> [TASK OBJECTIVE] Pull every line containing "instances" out of the listing below.

> [THE RECORDS]
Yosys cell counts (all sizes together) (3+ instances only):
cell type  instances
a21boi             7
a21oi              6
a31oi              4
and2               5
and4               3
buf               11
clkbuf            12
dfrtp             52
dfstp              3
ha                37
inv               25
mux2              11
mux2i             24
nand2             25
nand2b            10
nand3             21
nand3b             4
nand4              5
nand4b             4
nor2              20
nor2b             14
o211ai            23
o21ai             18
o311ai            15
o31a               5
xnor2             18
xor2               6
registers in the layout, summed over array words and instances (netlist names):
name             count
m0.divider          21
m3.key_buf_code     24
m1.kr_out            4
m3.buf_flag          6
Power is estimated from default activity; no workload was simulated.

> [FINISHED TASK]
Yosys cell counts (all sizes together) (3+ instances only):
cell type  instances
registers in the layout, summed over array words and instances (netlist names):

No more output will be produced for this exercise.